Dataset excerpts:
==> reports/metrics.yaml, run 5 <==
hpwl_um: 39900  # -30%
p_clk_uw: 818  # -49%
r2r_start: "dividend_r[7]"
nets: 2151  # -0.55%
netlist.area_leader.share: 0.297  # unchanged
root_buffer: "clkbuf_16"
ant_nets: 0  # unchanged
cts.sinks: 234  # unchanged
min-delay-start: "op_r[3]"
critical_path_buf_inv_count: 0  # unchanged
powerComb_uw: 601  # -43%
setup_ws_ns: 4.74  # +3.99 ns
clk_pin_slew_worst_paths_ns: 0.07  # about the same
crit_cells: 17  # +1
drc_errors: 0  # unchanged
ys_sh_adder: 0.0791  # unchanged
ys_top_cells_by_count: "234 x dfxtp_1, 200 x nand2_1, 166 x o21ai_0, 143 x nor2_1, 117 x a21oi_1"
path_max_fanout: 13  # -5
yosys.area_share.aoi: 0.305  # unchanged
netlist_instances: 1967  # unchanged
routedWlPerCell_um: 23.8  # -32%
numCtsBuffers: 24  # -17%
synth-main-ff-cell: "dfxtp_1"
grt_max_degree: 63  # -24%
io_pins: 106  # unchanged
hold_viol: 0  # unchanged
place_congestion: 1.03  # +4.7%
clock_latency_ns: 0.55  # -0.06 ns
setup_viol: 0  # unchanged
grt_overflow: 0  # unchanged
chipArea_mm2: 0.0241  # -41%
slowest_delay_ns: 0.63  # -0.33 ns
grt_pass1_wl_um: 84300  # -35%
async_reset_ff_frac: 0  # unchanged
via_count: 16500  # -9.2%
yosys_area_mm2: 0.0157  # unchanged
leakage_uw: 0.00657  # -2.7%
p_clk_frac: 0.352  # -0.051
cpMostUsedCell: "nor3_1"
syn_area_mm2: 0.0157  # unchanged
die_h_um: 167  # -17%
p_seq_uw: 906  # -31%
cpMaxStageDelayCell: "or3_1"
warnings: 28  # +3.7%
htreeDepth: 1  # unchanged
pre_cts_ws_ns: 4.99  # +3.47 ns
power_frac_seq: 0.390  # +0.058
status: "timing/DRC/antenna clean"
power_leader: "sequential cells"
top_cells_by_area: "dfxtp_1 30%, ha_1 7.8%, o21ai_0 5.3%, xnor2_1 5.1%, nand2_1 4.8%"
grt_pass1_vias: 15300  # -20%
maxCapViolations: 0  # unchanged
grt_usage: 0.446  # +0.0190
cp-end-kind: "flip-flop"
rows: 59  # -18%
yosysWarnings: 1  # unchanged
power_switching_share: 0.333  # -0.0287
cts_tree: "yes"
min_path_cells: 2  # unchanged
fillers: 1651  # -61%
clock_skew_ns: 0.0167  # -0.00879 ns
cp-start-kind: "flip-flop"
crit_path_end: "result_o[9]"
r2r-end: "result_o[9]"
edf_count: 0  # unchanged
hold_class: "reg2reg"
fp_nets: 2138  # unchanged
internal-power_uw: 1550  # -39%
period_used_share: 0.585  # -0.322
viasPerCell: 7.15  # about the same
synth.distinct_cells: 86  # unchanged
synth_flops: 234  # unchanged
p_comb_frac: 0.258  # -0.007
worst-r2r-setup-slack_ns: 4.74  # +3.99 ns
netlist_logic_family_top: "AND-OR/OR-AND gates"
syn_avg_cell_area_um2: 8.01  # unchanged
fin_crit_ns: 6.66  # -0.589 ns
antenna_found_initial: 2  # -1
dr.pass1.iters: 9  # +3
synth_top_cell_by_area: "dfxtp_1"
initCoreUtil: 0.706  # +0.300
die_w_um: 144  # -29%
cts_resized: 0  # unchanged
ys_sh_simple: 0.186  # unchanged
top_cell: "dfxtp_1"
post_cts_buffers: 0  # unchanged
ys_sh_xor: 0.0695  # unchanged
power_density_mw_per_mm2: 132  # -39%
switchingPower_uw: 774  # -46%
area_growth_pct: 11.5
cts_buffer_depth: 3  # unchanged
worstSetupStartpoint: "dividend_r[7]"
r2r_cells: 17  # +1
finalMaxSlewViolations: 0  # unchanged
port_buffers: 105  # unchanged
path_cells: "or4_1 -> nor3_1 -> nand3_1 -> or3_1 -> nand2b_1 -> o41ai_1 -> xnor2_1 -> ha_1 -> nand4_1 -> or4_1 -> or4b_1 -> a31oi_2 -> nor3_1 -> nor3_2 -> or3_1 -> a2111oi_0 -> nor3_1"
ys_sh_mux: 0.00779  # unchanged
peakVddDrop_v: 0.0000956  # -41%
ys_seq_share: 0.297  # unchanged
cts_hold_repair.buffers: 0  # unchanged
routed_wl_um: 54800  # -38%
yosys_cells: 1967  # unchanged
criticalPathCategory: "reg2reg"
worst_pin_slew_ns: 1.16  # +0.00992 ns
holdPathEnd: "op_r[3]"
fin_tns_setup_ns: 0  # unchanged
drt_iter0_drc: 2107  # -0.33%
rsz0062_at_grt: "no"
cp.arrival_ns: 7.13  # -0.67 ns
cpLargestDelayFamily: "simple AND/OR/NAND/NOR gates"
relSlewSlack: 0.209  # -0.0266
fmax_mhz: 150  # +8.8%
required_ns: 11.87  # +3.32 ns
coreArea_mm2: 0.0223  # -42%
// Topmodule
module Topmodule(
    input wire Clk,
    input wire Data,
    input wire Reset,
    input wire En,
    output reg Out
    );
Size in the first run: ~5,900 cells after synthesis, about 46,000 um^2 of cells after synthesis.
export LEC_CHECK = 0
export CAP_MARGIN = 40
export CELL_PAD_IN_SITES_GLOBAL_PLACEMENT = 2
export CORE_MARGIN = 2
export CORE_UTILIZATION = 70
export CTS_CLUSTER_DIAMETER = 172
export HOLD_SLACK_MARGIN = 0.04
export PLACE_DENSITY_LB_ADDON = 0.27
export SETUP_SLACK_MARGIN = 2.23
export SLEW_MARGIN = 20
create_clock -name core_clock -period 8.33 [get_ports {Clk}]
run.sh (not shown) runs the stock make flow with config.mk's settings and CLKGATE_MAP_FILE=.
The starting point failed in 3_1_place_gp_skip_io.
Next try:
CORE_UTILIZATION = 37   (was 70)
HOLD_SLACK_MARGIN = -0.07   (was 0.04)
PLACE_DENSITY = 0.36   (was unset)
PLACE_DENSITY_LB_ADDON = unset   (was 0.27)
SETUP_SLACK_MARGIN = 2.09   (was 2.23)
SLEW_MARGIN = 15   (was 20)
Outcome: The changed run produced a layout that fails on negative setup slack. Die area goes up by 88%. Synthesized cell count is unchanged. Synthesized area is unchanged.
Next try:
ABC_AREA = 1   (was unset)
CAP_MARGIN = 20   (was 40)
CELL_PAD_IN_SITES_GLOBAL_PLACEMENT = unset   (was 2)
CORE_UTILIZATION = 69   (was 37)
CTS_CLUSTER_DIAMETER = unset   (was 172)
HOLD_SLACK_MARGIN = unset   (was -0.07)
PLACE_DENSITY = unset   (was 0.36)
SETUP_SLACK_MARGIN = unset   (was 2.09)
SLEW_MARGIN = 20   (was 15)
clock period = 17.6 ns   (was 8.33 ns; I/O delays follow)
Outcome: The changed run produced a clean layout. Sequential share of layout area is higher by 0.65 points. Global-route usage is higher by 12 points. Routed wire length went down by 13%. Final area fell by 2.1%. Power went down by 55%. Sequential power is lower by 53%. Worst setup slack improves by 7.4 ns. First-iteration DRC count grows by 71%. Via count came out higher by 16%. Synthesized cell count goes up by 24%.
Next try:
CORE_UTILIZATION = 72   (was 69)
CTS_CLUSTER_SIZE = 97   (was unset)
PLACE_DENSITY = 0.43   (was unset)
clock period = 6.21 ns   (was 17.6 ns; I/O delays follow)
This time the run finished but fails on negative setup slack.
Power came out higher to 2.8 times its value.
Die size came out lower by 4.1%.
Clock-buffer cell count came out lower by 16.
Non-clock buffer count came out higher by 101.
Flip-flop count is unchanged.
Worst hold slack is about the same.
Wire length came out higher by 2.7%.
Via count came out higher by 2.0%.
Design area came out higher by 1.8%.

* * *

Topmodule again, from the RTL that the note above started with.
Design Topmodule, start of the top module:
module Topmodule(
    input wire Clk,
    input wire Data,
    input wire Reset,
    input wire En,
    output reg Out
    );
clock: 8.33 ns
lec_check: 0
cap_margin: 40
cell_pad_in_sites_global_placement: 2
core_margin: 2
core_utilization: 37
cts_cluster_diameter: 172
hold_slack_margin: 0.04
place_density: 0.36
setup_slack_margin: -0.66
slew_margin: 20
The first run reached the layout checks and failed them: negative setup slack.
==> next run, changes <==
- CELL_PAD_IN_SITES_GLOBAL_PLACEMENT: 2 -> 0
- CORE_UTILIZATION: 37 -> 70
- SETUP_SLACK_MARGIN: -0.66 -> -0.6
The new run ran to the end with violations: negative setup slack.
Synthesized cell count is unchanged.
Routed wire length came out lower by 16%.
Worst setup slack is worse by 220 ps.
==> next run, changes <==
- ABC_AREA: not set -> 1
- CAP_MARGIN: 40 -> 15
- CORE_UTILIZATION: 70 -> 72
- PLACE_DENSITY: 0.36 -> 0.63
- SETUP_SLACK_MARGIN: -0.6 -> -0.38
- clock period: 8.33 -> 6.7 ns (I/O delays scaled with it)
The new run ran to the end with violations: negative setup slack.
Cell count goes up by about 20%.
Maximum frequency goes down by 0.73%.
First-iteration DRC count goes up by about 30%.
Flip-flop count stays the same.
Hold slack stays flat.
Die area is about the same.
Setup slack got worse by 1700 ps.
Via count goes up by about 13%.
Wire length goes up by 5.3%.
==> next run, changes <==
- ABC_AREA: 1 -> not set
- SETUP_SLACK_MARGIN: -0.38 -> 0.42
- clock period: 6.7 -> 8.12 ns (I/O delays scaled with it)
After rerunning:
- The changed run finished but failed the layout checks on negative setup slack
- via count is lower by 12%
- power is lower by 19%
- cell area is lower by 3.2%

--

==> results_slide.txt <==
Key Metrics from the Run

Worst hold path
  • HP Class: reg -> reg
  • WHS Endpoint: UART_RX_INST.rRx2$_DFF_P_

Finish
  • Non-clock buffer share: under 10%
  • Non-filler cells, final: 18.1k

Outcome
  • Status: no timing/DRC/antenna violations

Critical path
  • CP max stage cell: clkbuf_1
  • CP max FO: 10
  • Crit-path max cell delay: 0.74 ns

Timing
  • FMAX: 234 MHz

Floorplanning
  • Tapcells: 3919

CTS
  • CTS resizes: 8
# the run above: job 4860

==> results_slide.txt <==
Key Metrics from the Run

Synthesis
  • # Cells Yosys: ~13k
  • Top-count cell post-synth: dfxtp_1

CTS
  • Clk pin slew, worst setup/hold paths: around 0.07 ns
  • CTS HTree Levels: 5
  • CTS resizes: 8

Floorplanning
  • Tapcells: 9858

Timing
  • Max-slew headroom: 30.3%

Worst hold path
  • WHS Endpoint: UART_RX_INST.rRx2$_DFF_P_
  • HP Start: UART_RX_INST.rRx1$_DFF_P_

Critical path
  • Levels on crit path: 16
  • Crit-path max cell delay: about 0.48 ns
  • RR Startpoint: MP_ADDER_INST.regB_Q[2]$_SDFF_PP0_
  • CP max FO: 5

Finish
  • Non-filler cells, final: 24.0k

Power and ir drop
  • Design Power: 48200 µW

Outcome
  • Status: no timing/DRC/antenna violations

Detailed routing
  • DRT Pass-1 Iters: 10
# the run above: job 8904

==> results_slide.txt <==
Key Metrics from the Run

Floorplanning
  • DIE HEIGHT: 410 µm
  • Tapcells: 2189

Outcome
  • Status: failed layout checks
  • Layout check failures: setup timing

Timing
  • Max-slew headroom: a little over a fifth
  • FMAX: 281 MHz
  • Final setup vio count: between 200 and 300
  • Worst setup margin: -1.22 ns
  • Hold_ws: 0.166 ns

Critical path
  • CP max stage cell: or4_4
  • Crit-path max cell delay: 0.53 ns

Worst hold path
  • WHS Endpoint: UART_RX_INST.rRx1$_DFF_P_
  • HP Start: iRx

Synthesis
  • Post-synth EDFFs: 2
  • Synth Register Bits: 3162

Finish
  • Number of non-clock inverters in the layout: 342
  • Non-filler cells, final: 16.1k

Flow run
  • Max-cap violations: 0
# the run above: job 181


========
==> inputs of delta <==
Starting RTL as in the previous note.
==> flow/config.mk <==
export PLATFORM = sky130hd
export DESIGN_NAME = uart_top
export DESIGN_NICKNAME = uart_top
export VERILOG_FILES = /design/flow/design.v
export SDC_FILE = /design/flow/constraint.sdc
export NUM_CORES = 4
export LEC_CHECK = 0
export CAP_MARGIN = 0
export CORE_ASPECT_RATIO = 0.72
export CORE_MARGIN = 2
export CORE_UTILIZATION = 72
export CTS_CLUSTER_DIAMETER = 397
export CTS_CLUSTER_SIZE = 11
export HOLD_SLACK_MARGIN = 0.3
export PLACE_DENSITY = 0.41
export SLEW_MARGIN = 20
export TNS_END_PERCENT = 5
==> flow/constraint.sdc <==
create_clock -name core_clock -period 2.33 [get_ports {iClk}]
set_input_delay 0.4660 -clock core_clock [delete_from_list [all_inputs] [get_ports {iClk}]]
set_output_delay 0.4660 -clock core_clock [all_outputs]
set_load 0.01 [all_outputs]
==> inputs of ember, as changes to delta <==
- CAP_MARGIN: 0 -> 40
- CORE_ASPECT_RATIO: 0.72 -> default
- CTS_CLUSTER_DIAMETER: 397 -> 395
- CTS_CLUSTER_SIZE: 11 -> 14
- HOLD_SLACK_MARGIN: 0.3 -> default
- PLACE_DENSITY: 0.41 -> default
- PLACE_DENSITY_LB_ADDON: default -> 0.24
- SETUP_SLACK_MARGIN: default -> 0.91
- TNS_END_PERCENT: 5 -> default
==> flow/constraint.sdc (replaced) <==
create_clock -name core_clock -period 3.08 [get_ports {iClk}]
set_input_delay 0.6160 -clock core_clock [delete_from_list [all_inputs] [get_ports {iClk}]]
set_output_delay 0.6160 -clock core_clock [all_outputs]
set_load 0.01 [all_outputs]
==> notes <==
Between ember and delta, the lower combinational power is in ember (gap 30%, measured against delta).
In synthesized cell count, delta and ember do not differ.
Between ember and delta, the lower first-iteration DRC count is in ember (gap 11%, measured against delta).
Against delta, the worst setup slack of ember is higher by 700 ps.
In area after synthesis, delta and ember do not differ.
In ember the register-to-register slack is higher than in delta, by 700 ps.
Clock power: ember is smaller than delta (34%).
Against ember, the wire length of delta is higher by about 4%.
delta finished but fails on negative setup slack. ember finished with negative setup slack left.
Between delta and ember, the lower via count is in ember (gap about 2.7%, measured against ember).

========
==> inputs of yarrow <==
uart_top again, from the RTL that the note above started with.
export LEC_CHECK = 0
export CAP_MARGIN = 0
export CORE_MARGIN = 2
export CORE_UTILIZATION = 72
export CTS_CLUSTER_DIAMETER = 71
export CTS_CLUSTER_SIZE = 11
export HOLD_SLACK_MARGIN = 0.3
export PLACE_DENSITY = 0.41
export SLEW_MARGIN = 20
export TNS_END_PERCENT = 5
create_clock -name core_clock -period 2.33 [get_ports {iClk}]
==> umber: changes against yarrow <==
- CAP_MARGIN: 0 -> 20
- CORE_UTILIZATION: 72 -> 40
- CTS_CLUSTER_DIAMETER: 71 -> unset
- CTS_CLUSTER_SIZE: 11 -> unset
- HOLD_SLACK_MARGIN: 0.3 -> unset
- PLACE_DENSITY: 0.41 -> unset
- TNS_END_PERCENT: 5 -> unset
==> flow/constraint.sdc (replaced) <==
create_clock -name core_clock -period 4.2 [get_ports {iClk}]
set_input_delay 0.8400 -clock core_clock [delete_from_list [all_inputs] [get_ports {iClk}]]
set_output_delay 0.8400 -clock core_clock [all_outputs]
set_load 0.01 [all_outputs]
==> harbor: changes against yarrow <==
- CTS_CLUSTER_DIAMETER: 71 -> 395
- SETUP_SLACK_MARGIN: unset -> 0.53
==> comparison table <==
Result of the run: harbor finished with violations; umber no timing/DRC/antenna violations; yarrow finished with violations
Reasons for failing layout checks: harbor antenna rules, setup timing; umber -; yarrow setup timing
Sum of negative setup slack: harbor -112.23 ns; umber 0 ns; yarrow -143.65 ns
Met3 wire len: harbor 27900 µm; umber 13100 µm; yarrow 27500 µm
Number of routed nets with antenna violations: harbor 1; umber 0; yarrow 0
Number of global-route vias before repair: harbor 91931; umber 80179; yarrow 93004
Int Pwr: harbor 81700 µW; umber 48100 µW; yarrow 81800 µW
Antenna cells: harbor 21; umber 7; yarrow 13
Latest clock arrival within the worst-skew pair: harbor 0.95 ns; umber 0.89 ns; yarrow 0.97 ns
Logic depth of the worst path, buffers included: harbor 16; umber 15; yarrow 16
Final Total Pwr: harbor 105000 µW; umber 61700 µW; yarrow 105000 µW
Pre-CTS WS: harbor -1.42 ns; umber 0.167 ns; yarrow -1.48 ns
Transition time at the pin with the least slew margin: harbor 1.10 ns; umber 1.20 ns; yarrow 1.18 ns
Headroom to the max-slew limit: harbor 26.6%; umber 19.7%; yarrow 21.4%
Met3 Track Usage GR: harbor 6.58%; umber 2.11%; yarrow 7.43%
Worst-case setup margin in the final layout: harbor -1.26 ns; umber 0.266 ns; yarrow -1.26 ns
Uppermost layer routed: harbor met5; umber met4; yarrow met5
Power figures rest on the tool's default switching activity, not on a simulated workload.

Task requirements: Using the data above, transcribe the lines that run from the line with "- TNS_END_PERCENT: 5 -> default" to the line with "Against ember, the", both ends kept, and output nothing else.

Written answer:
- TNS_END_PERCENT: 5 -> default
==> flow/constraint.sdc (replaced) <==
create_clock -name core_clock -period 3.08 [get_ports {iClk}]
set_input_delay 0.6160 -clock core_clock [delete_from_list [all_inputs] [get_ports {iClk}]]
set_output_delay 0.6160 -clock core_clock [all_outputs]
set_load 0.01 [all_outputs]
==> notes <==
Between ember and delta, the lower combinational power is in ember (gap 30%, measured against delta).
In synthesized cell count, delta and ember do not differ.
Between ember and delta, the lower first-iteration DRC count is in ember (gap 11%, measured against delta).
Against delta, the worst setup slack of ember is higher by 700 ps.
In area after synthesis, delta and ember do not differ.
In ember the register-to-register slack is higher than in delta, by 700 ps.
Clock power: ember is smaller than delta (34%).
Against ember, the wire length of delta is higher by about 4%.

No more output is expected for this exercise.